DATA LISTING START

<file path="src/rtl/vga_pkg.sv">
// Shared raster timing types, standard mode tables and total-length helpers
// for the VGA timing generator and its per-axis counters.
package vga_pkg;

   typedef struct packed {
      int visible;
      int front;
      int sync;
      int back;
      bit pol;
   } axis_t;

   typedef struct packed {
      axis_t h;
      axis_t v;
   } mode_t;

   localparam mode_t VGA_640x480_60 = '{
      h: '{visible: 640, front: 16, sync: 96, back: 48, pol: 1'b0},
      v: '{visible: 480, front: 10, sync: 2, back: 33, pol: 1'b0}
   };

   localparam mode_t SVGA_800x600_60 = '{
      h: '{visible: 800, front: 40, sync: 128, back: 88, pol: 1'b1},
      v: '{visible: 600, front: 1, sync: 4, back: 23, pol: 1'b1}
   };

   localparam mode_t XGA_1024x768_60 = '{
      h: '{visible: 1024, front: 24, sync: 136, back: 160, pol: 1'b0},
      v: '{visible: 768, front: 3, sync: 6, back: 29, pol: 1'b0}
   };

   function automatic int axis_total(input axis_t a);
      return a.visible + a.front + a.sync + a.back;
   endfunction

   function automatic int h_total(input mode_t m);
      return axis_total(m.h);
   endfunction

   function automatic int v_total(input mode_t m);
      return axis_total(m.v);
   endfunction

endpackage

</file>
<file path="src/rtl/vga_axis_counter.sv">
// One raster axis: wrapping position counter plus sync/blank/first decode of
// the position currently being presented (forced to 0 while load_zero is high).
module vga_axis_counter
   import vga_pkg::*;
#(
   parameter int VISIBLE = 800,
   parameter int FRONT   = 40,
   parameter int SYNC    = 128,
   parameter int BACK    = 88,
   parameter bit POL     = 1'b1,
   parameter int W       = $clog2(VISIBLE + FRONT + SYNC + BACK)
) (
   input  logic         i_clk,
   input  logic         i_rst_n,
   input  logic         i_step,
   input  logic         i_load_zero,
   output logic [W-1:0] o_count,
   output logic         o_wrap,
   output logic         o_sync,
   output logic         o_blank,
   output logic         o_first
);

   localparam axis_t C_AXIS = '{visible: VISIBLE, front: FRONT, sync: SYNC, back: BACK, pol: POL};
   localparam int TOTAL = axis_total(C_AXIS);

   if (VISIBLE < 1 || FRONT < 1 || SYNC < 1 || BACK < 1) begin : g_bad_timing
      $fatal(1, "vga_axis_counter: every timing parameter must be >= 1");
   end

   if (W < $clog2(TOTAL)) begin : g_bad_width
      $fatal(1, "vga_axis_counter: W too narrow for the axis total");
   end

   localparam logic [W-1:0] C_LAST       = W'(TOTAL - 1);
   localparam logic [W-1:0] C_VIS_END    = W'(VISIBLE);
   localparam logic [W-1:0] C_SYNC_START = W'(VISIBLE + FRONT);
   localparam logic [W-1:0] C_SYNC_END   = W'(VISIBLE + FRONT + SYNC);

   logic [W-1:0] r_count;
   logic [W-1:0] w_cur;
   logic [W-1:0] w_next;
   logic         w_in_sync;

   // A restart presents position 0 this cycle and advances from there.
   assign w_cur = i_load_zero ? '0 : r_count;

   always_comb begin
      w_next = w_cur;
      if (i_step) begin
         w_next = o_wrap ? '0 : w_cur + W'(1);
      end
   end

   always_ff @(posedge i_clk or negedge i_rst_n) begin
      if (!i_rst_n) begin
         r_count <= '0;
      end else if (i_step || i_load_zero) begin
         r_count <= w_next;
      end
   end

   assign w_in_sync = (w_cur >= C_SYNC_START) && (w_cur < C_SYNC_END);

   assign o_count = w_cur;
   assign o_wrap  = (w_cur == C_LAST);
   assign o_sync  = w_in_sync ? POL : ~POL;
   assign o_blank = (w_cur >= C_VIS_END);
   assign o_first = (w_cur == '0);

endmodule

</file>
<file path="src/rtl/vga_timing_gen.sv">
// Parametrised raster timing generator: registered syncs, blanking, DE,
// coordinates and line/frame strobes, with pixel enable and genlock restart.
module vga_timing_gen
   import vga_pkg::*;
#(
   parameter int H_VISIBLE  = 800,
   parameter int H_FRONT    = 40,
   parameter int H_SYNC     = 128,
   parameter int H_BACK     = 88,
   parameter int V_VISIBLE  = 600,
   parameter int V_FRONT    = 1,
   parameter int V_SYNC     = 4,
   parameter int V_BACK     = 23,
   parameter bit H_SYNC_POL = 1'b1,
   parameter bit V_SYNC_POL = 1'b1,
   parameter int H_W        = $clog2(H_VISIBLE + H_FRONT + H_SYNC + H_BACK),
   parameter int V_W        = $clog2(V_VISIBLE + V_FRONT + V_SYNC + V_BACK)
) (
   input  logic           i_clk,
   input  logic           i_rst_n,
   input  logic           i_ce,
   input  logic           i_restart,
   output logic           o_hsync,
   output logic           o_vsync,
   output logic           o_de,
   output logic           o_hblank,
   output logic           o_vblank,
   output logic [H_W-1:0] o_x,
   output logic [V_W-1:0] o_y,
   output logic           o_line_start,
   output logic           o_frame_start
);

   localparam mode_t C_MODE = '{
      h: '{visible: H_VISIBLE, front: H_FRONT, sync: H_SYNC, back: H_BACK, pol: H_SYNC_POL},
      v: '{visible: V_VISIBLE, front: V_FRONT, sync: V_SYNC, back: V_BACK, pol: V_SYNC_POL}
   };
   localparam int H_TOTAL = h_total(C_MODE);
   localparam int V_TOTAL = v_total(C_MODE);

   if (H_W < $clog2(H_TOTAL) || V_W < $clog2(V_TOTAL)) begin : g_bad_widths
      $fatal(1, "vga_timing_gen: H_W/V_W too narrow for the mode totals");
   end

   logic           r_restart_pend;
   logic           w_restart;
   logic           w_load_zero;
   logic [H_W-1:0] w_hcount;
   logic [V_W-1:0] w_vcount;
   logic           w_h_wrap;
   logic           w_v_wrap_unused;
   logic           w_hsync;
   logic           w_vsync;
   logic           w_hblank;
   logic           w_vblank;
   logic           w_hfirst;
   logic           w_vfirst;

   logic           r_hsync;
   logic           r_vsync;
   logic           r_de;
   logic           r_hblank;
   logic           r_vblank;
   logic [H_W-1:0] r_x;
   logic [V_W-1:0] r_y;
   logic           r_line_start;
   logic           r_frame_start;

   assign w_restart   = i_restart | r_restart_pend;
   assign w_load_zero = i_ce & w_restart;

   vga_axis_counter #(
      .VISIBLE (H_VISIBLE),
      .FRONT   (H_FRONT),
      .SYNC    (H_SYNC),
      .BACK    (H_BACK),
      .POL     (H_SYNC_POL),
      .W       (H_W)
   ) u_h_axis (
      .i_clk       (i_clk),
      .i_rst_n     (i_rst_n),
      .i_step      (i_ce),
      .i_load_zero (w_load_zero),
      .o_count     (w_hcount),
      .o_wrap      (w_h_wrap),
      .o_sync      (w_hsync),
      .o_blank     (w_hblank),
      .o_first     (w_hfirst)
   );

   // The horizontal counter never reports a wrap while it is forced to 0,
   // so a restart also holds the vertical counter at line 0.
   vga_axis_counter #(
      .VISIBLE (V_VISIBLE),
      .FRONT   (V_FRONT),
      .SYNC    (V_SYNC),
      .BACK    (V_BACK),
      .POL     (V_SYNC_POL),
      .W       (V_W)
   ) u_v_axis (
      .i_clk       (i_clk),
      .i_rst_n     (i_rst_n),
      .i_step      (i_ce & w_h_wrap),
      .i_load_zero (w_load_zero),
      .o_count     (w_vcount),
      .o_wrap      (w_v_wrap_unused),
      .o_sync      (w_vsync),
      .o_blank     (w_vblank),
      .o_first     (w_vfirst)
   );

   always_ff @(posedge i_clk or negedge i_rst_n) begin
      if (!i_rst_n) begin
         r_restart_pend <= 1'b0;
      end else if (w_load_zero) begin
         r_restart_pend <= 1'b0;
      end else if (i_restart) begin
         r_restart_pend <= 1'b1;
      end
   end

   always_ff @(posedge i_clk or negedge i_rst_n) begin
      if (!i_rst_n) begin
         r_hsync       <= ~H_SYNC_POL;
         r_vsync       <= ~V_SYNC_POL;
         r_de          <= 1'b0;
         r_hblank      <= 1'b1;
         r_vblank      <= 1'b1;
         r_x           <= '0;
         r_y           <= '0;
         r_line_start  <= 1'b0;
         r_frame_start <= 1'b0;
      end else if (i_ce) begin
         r_hsync       <= w_hsync;
         r_vsync       <= w_vsync;
         r_de          <= ~w_hblank & ~w_vblank;
         r_hblank      <= w_hblank;
         r_vblank      <= w_vblank;
         r_x           <= w_hcount;
         r_y           <= w_vcount;
         r_line_start  <= w_hfirst;
         r_frame_start <= w_hfirst & w_vfirst;
      end else begin
         r_line_start  <= 1'b0;
         r_frame_start <= 1'b0;
      end
   end

   assign o_hsync       = r_hsync;
   assign o_vsync       = r_vsync;
   assign o_de          = r_de;
   assign o_hblank      = r_hblank;
   assign o_vblank      = r_vblank;
   assign o_x           = r_x;
   assign o_y           = r_y;
   assign o_line_start  = r_line_start;
   assign o_frame_start = r_frame_start;

endmodule

</file>
<file path="config.mk">
export PLATFORM = sky130hd
export DESIGN_NAME = vga_timing_gen
export DESIGN_NICKNAME = d
export VERILOG_FILES = /design/src/rtl/vga_pkg.sv /design/src/rtl/vga_axis_counter.sv /design/src/rtl/vga_timing_gen.sv
export SDC_FILE = /design/constraint.sdc
export NUM_CORES = 1
export LEC_CHECK = 0
export ABC_CLOCK_PERIOD_IN_PS = 3920
export CAP_MARGIN = 25
export CORE_UTILIZATION = 45
export DETAILED_ROUTE_END_ITERATION = 8
export PLACE_DENSITY = 0.76
export SETUP_SLACK_MARGIN = 0.5
export SLEW_MARGIN = 25
export SYNTH_ARGS = -nofsm -noshare
export SYNTH_HDL_FRONTEND = slang
export SYNTH_HIERARCHICAL = 1
export SYNTH_SLANG_ARGS = --single-unit
</file>
<file path="constraint.sdc">
create_clock -name i_clk -period 3.92 [get_ports i_clk]
set_clock_uncertainty 0.05 [all_clocks]
set_input_delay 0.784 -clock i_clk [delete_from_list [all_inputs] [get_ports i_clk]]
set_output_delay 0.784 -clock i_clk [all_outputs]
set_load 0.02 [all_outputs]
</file>
==> metrics.yaml, run 1 <==
status: "finished clean"
path_clk_slew_ns: 0.08
synth_seq_area_share: 0.4983
synth_top_area_frac: 0.4774
synth-edff-count: 0
place_congestion: 0.8420
num_antenna_cells: 0
ir_drop_v: 0.0001604
synth.area.mux_share: 0.1203
insertion_delay_ns: 0.29
post-route-period-util: 0.7928
drt-initial-drc-count: 162
wl_met3_um: 178
maxSlewHeadroom: 0.5930
antenna_found_initial: 0
core_sq_um: 5238
initial_utilization: 0.4804
dp_hpwl_um: 3258
synth.most_common_cell: "dfrtp_1"
synth_top_family_by_area: "simple AND/OR/NAND/NOR gates"
clock-sinks: 50
syn_nets: 235
finalSetupTns_ns: 0
nets: 269
setup_viol: 0
cts_tree: "yes"
worst_slew_pin_slew_ns: 0.6105
async_flop_share: 1.000
first_pass_iters: 4
synthCells: 226
r2r_cells: 13
routed.top_layer: "met4"
synth-adder-area-share: 0.02486
avgSynthCellArea_sq_um: 11.13
worstPathRequired_ns: 4.11
chipHeight_um: 76.78
multi_input_area_sq_um: 1157
numPortBuffers: 31
regArea_sq_um: 1254
synth-simple-area-share: 0.2208
path_class: "input port to flop"
ys_warn_count: 6
track_usage: 0.1729
final_layout_size_suffix_gt1_frac: 0.1724
finalHoldViolCount: 0
cts_setup_buffers: 0
die-area_sq_um: 5894
rows: 26
worstHoldPathType: "input port to async pin"
wl_met1_um: 2446
path_max_fanout: 14
rsz0062_at_grt: "no"
dr_wl_met2_um: 1983
wire_per_inst_um: 14.17
grt_overflow: 0
slowest_delay_ns: 0.40
max_freq_mhz: 321.8
numCtsBuffers: 5
drtAntennaViolNets: 0
cts_resized: 0
yosys.area.top_type: "dfrtp_1"
crit_path_start_kind: "input port"
finalInstanceArea_sq_um: 2967
area_delta_synth_final_pct: 17.90
worstPathCellList: "clkdlybuf4s50_1, nor2_1, nor2b_1, nand2b_1, inv_1, ha_1, nor2b_1, nand4_1, inv_1, and2_1, buf_4, nand2_1, or3_1, nand2_1"
dr_total_vias: 1756
synth_cell_types: 48
clk_path_buf_depth: 2
max_cap_violations: 0
power.leakage_uw: 0.001407
cts_root_buf: "clkbuf_8"
cts-htree-levels: 2
synthFlopType: "dfrtp_1"
wirelength_um: 4691
yosys-top-cells-count: "dfrtp_1, mux2_2, nor2_1"
viasPerCell: 5.305
fin_hold_ws_ns: 0.4433
postPlaceCellArea_sq_um: 2887
grt_first_pass_wirelength_um: 8162
synth_compound_area_frac: 0.05569
grt_max_degree: 51
cts_hold_buffers: 0
critPathSlowestCell: "clkdlybuf4s50_1"
synth_seq_cells: 50
boundaryPins: 32
power_density_nw_per_um2: 317.4
fin_crit_ns: 3.108
synth_xor_area_frac: 0.03829
endpoint_kind: "flop"
grt_pass1_vias: 1715
netlist_area_sq_um: 2516
critPathArrivalTime_ns: 3.29
drc_errors: 0
fillers: 451
synth_area_leaders: "dfrtp_1, mux2_2, nor2b_1"
slew_violations: 0
die_w_um: 76.78
[sequential cells by signal (all words and copies together), names as in the netlist, 10 cells and up]
name and count:
o_x 11, u_h_axis/r_count 11, o_y 10, u_v_axis/r_count 10
[cell usage in the layout (no fill, tap or decap), types with 2 or more instances in the layout]
cell type and n:
dfrtp_1 48, clkdlybuf4s50_1 30, mux2_2 26, nor2_1 18
nor2b_1 15, inv_1 11, nand3_1 10, xnor2_1 8
nand2b_1 7, nand2_1 6, clkbuf_8 5, buf_4 5
nand4_1 5, o21ai_0 5, a21oi_1 5, ha_1 5
nor3_1 4, a31oi_1 4, clkbuf_1 3, nand4b_1 3
xor2_1 3, and2_1 2, dfstp_2 2, nor4_1 2
and4b_1 2, or3_1 2, o22ai_1 2, o21ai_1 2
[final timing paths]
path	slack, ns	from	end
worst max register to register	1.32	r_restart_pend	u_v_axis/r_count[2]
max in group asynchronous	2.96	i_rst_n	u_h_axis/r_count[3]
worst min register to register	0.45	r_restart_pend	r_restart_pend
worst max-delay path	0.81	i_restart	u_v_axis/r_count[2]
min in group i_clk	0.45	r_restart_pend	r_restart_pend
worst min-delay path	0.44	i_rst_n	o_x[6]
[worst max-delay path: cells and delay by family]
family | cells | cell delay, ns
fa+ha+maj | 1 | 0.19
buf+inv | 4 | 0.87
simple gates | 9 | 1.45
[area by class of cell]
type                    count  share of cell area
flip-flops and latches     50              0.4226
multi-input cells         156              0.3901
repair buffers             35              0.1139
well taps                  70             0.02952
clock buffers               8             0.02699
inverters                  12             0.01687
[cells by family (layout without fill, tap and decap cells)]
group / after synthesis / after routing
simple gates: 90 / 90
flops: 50 / 50
xor+xnor: 11 / 11
mux: 27 / 27
compound gates: 23 / 23
fa+ha+maj: 5 / 5
buf+inv: 20 / 55
[layer usage]
layer | global-route usage | vias up
met1 | 0.2513 | 840
met3 | 0.02619 | 8
met4 | 0.07500 | 0
li1 | - | 866
met2 | 0.2545 | 42
met5 | 0 | -
[power breakdown]
group	total [uW]	internal [uW]	switching (uW)
combinational	110	49.5	60.5
clock	281	127	154
sequential	550	533	16.9
total	942	710	232
[stage by stage]
step	setup slack, ns	util	std cells	total power (uW)
after CTS	0.7984	0.5664	331	956.6
after global placement	0.5757	0.5506	323	670.1
after floorplan	0.7595	-	226	625.3
after global routing	0.5592	0.5664	331	987.5
final	0.8124	0.5664	331	941.5
after detailed placement	0.4896	0.5511	323	671.2
(Power assumes the default switching activity.)
==> run 2, diff against run 1 <==
--- a/config.mk
+++ b/config.mk
@@ -5,7 +5,7 @@
 export SDC_FILE = /design/constraint.sdc
 export NUM_CORES = 1
 export LEC_CHECK = 0
-export ABC_CLOCK_PERIOD_IN_PS = 3920
+export ABC_CLOCK_PERIOD_IN_PS = 2900
 export CAP_MARGIN = 25
 export CORE_UTILIZATION = 45
 export DETAILED_ROUTE_END_ITERATION = 8
==> constraint.sdc (replaced) <==
create_clock -name i_clk -period 2.9 [get_ports i_clk]
set_clock_uncertainty 0.05 [all_clocks]
set_input_delay 0.58 -clock i_clk [delete_from_list [all_inputs] [get_ports i_clk]]
set_output_delay 0.58 -clock i_clk [all_outputs]
set_load 0.02 [all_outputs]
==> metrics.yaml, run 2 (synthesis results as in run 1) <==
viasPerCell: 5.316  # +0.21%
clock-sinks: 50  # unchanged
finalSetupTns_ns: 0  # unchanged
numCtsBuffers: 5  # unchanged
wl_met1_um: 2390  # -2.3%
track_usage: 0.1967  # +0.02377
final_layout_size_suffix_gt1_frac: 0.2811  # +0.1087
numPortBuffers: 31  # unchanged
core_sq_um: 5238  # unchanged
setup_ws_ns: 0.5023  # -0.3100 ns
finalHoldViolCount: 0  # unchanged
drtAntennaViolNets: 0  # unchanged
area_delta_synth_final_pct: 27.35
cts_tree: "yes"
grt_first_pass_wirelength_um: 9114  # +12%
grt_max_degree: 41  # -20%
num_antenna_cells: 0  # unchanged
crit_path_start_kind: "input port"
worstPathRequired_ns: 3.11  # -1.00 ns
power.leakage_uw: 0.001524  # +8.3%
path_max_fanout: 11  # -3
worstPathCellList: "dlygate4sd2_1, nor2_2, nor2b_4, nand2b_4, inv_4, ha_4, nor2b_1, nand4_1, inv_1, and2_4, buf_8, nand2_1, or3_1, nand2_1"
power_density_nw_per_um2: 415.9  # +31%
grt_pass1_vias: 1859  # +8.4%
crit_buf_inv: 4  # unchanged
slew_violations: 0  # unchanged
layout_commonest_cell: "dfrtp_1"
initial_utilization: 0.4804  # unchanged
place_congestion: 0.8595  # +2.1%
max_freq_mhz: 417.1
place_ws_ns: -0.02688  # -0.5165 ns
path_delay_family: "simple AND/OR/NAND/NOR gates"
path_clk_slew_ns: 0.09  # about the same
die-area_sq_um: 5894  # unchanged
status: "finished clean"
endpoint_kind: "flop"
drt-initial-drc-count: 192  # +19%
rsz0062_at_grt: "yes"
critPathArrivalTime_ns: 2.60  # -0.69 ns
grt_overflow: 0  # unchanged
ir_drop_v: 0.0002193  # +37%
post-route-util: 0.6118  # +0.04539
rows: 26  # unchanged
cts_root_buf: "clkbuf_8"
die_w_um: 76.78  # unchanged
post-route-period-util: 0.8268
first_pass_iters: 4  # unchanged
antenna_found_initial: 0  # unchanged
insertion_delay_ns: 0.31  # +0.02 ns
nets: 289  # +7.4%
dr_wl_met2_um: 2538  # +28%
wire_per_inst_um: 15.03  # +6.0%
routed.top_layer: "met4"
boundaryPins: 32  # unchanged
chipHeight_um: 76.78  # unchanged
path_class: "input port to flop"
maxSlewHeadroom: 0.6530  # +0.05996
worstHoldPathType: "input port to async pin"
fillers: 435  # -3.5%
mostFrequentLayoutCells: "dfrtp_1, clkdlybuf4s50_1, mux2_2, buf_4, nor2_1"
max_cap_violations: 0  # unchanged
drc_errors: 0  # unchanged
dr_total_vias: 1866  # +6.3%
critPathSlowestCell: "or3_1"
wl_met3_um: 262  # +47%
slowest_delay_ns: 0.32  # -0.08 ns
setup_viol: 0  # unchanged
wirelength_um: 5275  # +12%
clk_path_buf_depth: 2  # unchanged
dp_hpwl_um: 3461  # +6.2%
worst_slew_pin_slew_ns: 0.5158  # -0.09470 ns
cts-htree-levels: 2  # unchanged
crit_path_frequent_cell: "nand2_1"
fin_crit_ns: 2.398
## run 2: changes by cell type in the layout (fill, tap and decap cells not counted), sizes merged
| cell | delta |
|---|---|
| clkbuf | -1 |
| clkinv | +1 |
| clkdlybuf4s50 | -2 |
| buf | +20 |
| dlygate4sd2 | +2 |
## run 2: cell type report
type / instances / area, sq um / area share
Multi-Input combinational cell: 156 / 1222 / 0.3815
Tap cell: 70 / 87.58 / 0.02733
Clock buffer: 7 / 86.33 / 0.02694
Sequential cell: 50 / 1254 / 0.3913
Timing Repair Buffer: 55 / 494.2 / 0.1542
Inverter: 12 / 55.05 / 0.01718
Clock inverter: 1 / 5.005 / 0.001562
## run 2: path summary, 6_finish.rpt
path                           startpoint             endpoint  slack, ns  cells after the start
setup / recovery                i_restart  u_v_axis/r_count[2]       0.50                     14
hold / removal                    i_rst_n               o_y[0]       0.15                      1
setup reg to reg           r_restart_pend  u_v_axis/r_count[2]       0.60                     13
hold reg to reg                    o_x[3]               o_x[3]       0.46                      1
max in group asynchronous         i_rst_n             o_vblank       1.84                      2
min in group i_clk                 o_x[3]               o_x[3]       0.46                      1
## run 2: worst register-to-register path, delay by kind of cell (launching register included)
kind	cells	cell delay, ns
simple gates	9	1.34
flops	1	0.40
buf+inv	3	0.33
fa+ha+maj	1	0.13
## run 2: per-layer routing
layer / vias up / global-route usage
li1: 892 / -
met1: 910 / 0.2749
met2: 59 / 0.3027
met3: 5 / 0.02976
met4: 0 / 0.08462
met5: - / 0
## run 2: stage by stage
| step | instance area (sq um) | power (uW) | hold slack (ns) | std cells |
|---|---|---|---|---|
| finish | 3204 | 1333 | 0.1534 | 351 |
| global route | 3204 | 1394 | 0.1734 | 351 |
| CTS | 3174 | 1343 | 0.1578 | 347 |
| detailed placement | 2984 | 922.4 | 0.4451 | 332 |
| global placement | 2984 | 918.0 | 0.4391 | 332 |
| floorplan | 2559 | 854.0 | 0.2344 | 226 |
## run 2: timing repair
action                     4_1_cts  5_1_grt
setup buffers                    7        4
gates cloned                     0        0
hold buffers                     0        0
setup endpoints to repair       11        6
pin swaps                        2        2
resized for setup               15        0
## run 2: report_power, final
group	leakage, uW	switching (uW)	total (uW)	internal [uW]
sequential	0.000676	24.4	745	721
combinational	0.000799	91.6	171	79.0
clock	0.0000482	224	417	193
total	0.00152	340	1330	992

DATA LISTING END

* _DESCRIPTION OF THE TASK_: Show every line from the entries above in which "drtAntennaViolNets" appears.

* _YOUR RESPONSE_:
drtAntennaViolNets: 0
drtAntennaViolNets: 0  # unchanged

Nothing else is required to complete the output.